[Provided entries Boundary: Start]

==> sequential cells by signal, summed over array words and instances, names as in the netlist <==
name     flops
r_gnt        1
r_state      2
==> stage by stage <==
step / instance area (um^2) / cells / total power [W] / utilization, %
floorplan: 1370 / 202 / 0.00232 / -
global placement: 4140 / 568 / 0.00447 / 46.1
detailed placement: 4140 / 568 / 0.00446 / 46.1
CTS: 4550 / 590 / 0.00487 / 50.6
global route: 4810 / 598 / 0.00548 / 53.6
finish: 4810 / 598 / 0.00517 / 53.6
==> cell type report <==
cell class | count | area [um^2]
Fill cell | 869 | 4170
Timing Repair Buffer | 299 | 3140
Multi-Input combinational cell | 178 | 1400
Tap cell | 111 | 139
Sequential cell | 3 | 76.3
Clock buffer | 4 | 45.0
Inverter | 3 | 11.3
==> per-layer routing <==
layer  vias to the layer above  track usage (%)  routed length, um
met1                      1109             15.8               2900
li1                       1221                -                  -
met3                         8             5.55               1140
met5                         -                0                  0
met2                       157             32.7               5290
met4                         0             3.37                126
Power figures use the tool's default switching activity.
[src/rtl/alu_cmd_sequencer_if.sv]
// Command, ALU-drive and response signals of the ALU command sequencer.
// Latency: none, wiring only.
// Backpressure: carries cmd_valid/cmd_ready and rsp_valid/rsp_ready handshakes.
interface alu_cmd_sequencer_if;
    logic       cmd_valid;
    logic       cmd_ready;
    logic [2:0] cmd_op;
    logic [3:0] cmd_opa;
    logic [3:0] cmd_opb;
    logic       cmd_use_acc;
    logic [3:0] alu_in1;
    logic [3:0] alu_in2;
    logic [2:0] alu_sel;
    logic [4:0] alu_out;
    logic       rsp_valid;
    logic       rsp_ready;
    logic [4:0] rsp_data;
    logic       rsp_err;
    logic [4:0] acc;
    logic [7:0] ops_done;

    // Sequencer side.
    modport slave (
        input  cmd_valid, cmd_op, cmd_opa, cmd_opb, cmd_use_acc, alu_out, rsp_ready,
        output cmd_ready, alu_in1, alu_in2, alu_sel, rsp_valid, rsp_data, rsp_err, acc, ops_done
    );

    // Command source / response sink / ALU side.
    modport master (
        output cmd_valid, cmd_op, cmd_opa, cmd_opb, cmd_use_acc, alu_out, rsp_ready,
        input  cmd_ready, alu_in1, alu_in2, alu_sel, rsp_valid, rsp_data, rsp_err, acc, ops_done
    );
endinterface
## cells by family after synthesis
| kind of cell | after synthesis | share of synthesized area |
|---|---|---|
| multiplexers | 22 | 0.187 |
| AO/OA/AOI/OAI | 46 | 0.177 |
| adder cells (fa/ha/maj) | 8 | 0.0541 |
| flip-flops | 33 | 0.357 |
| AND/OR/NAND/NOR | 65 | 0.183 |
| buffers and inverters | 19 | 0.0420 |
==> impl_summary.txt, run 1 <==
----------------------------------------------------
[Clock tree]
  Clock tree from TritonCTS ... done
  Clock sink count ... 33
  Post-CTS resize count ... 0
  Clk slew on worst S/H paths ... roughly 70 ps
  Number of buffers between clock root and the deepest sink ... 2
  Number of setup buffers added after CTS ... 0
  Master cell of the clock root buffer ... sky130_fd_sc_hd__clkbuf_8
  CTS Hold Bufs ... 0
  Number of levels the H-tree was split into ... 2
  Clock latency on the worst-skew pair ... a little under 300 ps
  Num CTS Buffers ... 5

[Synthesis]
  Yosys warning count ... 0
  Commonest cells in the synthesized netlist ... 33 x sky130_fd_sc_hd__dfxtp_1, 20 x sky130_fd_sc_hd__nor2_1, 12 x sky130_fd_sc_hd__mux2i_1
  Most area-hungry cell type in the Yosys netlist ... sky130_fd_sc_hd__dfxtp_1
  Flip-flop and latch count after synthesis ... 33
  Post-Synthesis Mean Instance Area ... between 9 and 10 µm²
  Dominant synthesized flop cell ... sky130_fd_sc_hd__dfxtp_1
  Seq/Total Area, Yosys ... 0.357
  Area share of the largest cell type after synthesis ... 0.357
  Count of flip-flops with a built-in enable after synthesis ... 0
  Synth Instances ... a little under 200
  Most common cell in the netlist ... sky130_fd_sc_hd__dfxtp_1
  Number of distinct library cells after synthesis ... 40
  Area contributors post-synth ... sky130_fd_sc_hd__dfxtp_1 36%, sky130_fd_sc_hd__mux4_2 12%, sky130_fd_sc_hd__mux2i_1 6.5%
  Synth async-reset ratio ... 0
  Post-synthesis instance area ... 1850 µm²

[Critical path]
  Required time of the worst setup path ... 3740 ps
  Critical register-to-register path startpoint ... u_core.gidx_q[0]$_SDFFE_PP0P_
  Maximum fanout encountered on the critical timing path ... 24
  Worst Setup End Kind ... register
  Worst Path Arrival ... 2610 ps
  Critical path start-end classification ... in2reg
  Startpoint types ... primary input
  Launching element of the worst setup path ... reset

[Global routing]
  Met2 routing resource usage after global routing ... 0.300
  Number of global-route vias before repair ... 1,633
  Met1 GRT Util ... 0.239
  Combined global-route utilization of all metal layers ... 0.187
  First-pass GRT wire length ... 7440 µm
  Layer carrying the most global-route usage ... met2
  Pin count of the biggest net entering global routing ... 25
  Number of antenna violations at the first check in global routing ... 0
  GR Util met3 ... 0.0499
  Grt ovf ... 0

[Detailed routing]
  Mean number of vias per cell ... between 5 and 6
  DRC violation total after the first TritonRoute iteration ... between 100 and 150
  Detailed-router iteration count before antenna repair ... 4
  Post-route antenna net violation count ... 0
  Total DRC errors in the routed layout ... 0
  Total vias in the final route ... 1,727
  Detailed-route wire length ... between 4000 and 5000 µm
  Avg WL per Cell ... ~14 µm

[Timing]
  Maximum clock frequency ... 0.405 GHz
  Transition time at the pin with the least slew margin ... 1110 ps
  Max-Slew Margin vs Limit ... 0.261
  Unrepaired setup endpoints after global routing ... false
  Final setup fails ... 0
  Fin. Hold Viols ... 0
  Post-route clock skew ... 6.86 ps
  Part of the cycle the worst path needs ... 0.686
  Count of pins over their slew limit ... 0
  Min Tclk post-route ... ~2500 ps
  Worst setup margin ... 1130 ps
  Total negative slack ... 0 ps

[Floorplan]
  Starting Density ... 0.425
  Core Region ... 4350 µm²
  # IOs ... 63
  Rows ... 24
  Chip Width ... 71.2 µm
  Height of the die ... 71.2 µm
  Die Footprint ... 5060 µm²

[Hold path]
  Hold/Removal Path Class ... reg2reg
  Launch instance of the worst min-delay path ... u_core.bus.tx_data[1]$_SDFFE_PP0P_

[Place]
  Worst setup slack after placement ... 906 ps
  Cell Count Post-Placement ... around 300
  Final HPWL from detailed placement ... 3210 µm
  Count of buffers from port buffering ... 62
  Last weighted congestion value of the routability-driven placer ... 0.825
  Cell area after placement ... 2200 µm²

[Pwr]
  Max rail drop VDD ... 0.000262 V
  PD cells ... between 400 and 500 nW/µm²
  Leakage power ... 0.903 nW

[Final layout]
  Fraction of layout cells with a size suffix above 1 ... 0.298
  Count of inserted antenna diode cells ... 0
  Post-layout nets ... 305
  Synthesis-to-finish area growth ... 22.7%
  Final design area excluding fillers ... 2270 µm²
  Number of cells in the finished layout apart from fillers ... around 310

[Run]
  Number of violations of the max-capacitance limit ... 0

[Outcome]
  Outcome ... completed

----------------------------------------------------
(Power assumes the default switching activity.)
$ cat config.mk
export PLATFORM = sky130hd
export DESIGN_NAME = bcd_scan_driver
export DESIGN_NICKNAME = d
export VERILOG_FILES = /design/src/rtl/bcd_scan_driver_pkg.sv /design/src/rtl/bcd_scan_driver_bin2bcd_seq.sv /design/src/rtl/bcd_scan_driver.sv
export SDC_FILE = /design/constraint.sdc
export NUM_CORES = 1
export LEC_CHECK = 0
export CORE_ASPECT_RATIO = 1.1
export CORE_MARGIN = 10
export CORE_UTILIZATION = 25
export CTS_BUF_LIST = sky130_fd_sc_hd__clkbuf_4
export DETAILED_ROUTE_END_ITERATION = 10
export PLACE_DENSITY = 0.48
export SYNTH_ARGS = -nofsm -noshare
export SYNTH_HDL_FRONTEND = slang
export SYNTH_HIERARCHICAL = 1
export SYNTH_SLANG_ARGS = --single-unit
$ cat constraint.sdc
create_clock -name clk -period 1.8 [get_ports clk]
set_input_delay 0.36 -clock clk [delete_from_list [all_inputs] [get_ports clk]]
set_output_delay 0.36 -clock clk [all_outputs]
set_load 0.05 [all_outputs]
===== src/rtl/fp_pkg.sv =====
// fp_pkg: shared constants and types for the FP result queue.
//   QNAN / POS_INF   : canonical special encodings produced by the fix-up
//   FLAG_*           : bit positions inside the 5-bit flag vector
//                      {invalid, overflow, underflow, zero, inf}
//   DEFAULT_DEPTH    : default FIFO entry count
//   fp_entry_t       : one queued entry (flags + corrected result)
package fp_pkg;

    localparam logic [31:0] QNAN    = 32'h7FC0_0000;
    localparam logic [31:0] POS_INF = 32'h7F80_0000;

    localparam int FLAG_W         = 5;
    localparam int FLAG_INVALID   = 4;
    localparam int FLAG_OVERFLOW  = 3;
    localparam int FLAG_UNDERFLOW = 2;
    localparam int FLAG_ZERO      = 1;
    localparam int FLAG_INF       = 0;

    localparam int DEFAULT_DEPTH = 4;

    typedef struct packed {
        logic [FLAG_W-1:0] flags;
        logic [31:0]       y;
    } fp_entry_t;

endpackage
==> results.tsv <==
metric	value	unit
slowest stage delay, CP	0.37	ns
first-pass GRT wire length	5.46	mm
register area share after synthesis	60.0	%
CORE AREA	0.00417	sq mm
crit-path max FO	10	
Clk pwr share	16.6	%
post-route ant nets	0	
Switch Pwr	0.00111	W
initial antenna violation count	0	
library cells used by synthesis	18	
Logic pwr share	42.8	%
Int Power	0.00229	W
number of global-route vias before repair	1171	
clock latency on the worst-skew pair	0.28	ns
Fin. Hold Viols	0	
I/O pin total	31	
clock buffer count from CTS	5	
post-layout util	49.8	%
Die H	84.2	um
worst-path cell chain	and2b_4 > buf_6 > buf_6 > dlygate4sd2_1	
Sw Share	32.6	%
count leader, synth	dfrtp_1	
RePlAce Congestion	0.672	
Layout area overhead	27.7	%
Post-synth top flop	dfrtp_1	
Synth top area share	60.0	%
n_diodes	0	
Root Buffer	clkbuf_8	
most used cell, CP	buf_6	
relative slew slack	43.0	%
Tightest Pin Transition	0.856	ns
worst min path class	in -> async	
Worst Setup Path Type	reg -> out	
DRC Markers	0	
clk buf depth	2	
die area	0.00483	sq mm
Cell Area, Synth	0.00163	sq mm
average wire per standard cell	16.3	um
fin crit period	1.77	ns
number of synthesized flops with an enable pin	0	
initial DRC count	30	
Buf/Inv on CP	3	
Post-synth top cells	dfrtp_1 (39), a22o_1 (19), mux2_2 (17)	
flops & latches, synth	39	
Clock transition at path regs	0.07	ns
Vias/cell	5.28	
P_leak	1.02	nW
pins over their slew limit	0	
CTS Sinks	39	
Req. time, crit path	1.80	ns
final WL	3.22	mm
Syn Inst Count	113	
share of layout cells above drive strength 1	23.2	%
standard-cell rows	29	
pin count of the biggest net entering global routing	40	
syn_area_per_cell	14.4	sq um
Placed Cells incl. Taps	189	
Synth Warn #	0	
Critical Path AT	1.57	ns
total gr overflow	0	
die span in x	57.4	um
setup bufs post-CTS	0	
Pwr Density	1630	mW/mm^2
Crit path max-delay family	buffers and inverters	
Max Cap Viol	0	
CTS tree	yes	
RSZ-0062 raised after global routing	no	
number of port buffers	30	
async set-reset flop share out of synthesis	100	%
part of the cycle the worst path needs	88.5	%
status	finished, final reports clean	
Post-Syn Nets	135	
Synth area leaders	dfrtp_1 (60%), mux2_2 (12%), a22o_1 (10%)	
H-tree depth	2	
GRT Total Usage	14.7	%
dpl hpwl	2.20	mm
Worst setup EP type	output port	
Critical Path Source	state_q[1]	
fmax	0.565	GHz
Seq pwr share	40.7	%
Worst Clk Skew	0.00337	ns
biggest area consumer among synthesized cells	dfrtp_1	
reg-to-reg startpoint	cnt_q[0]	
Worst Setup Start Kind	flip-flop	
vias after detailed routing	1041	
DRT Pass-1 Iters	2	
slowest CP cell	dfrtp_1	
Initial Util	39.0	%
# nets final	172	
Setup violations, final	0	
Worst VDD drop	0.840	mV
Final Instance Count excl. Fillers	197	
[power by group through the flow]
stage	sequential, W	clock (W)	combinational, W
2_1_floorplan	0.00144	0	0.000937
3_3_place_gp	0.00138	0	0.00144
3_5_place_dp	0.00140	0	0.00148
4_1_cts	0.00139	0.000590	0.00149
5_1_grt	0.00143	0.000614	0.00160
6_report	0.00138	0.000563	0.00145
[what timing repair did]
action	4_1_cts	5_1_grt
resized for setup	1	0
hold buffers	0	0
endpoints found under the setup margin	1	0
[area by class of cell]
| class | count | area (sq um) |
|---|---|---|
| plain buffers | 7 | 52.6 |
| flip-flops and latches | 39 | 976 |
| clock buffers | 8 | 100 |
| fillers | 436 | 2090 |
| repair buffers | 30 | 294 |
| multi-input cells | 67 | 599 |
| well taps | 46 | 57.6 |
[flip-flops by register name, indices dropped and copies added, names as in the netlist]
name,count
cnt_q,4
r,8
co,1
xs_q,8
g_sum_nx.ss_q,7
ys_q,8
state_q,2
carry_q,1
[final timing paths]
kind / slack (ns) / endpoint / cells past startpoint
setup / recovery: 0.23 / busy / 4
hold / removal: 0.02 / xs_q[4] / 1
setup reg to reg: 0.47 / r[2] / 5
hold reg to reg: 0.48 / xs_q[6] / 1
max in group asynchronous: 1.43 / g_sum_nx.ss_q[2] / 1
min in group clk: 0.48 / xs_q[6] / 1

[Provided entries Boundary: End]

Task statement:
From the records above, return each line that has the string "value".

Written solution:
  Last weighted congestion value of the routability-driven placer ... 0.825
metric	value	unit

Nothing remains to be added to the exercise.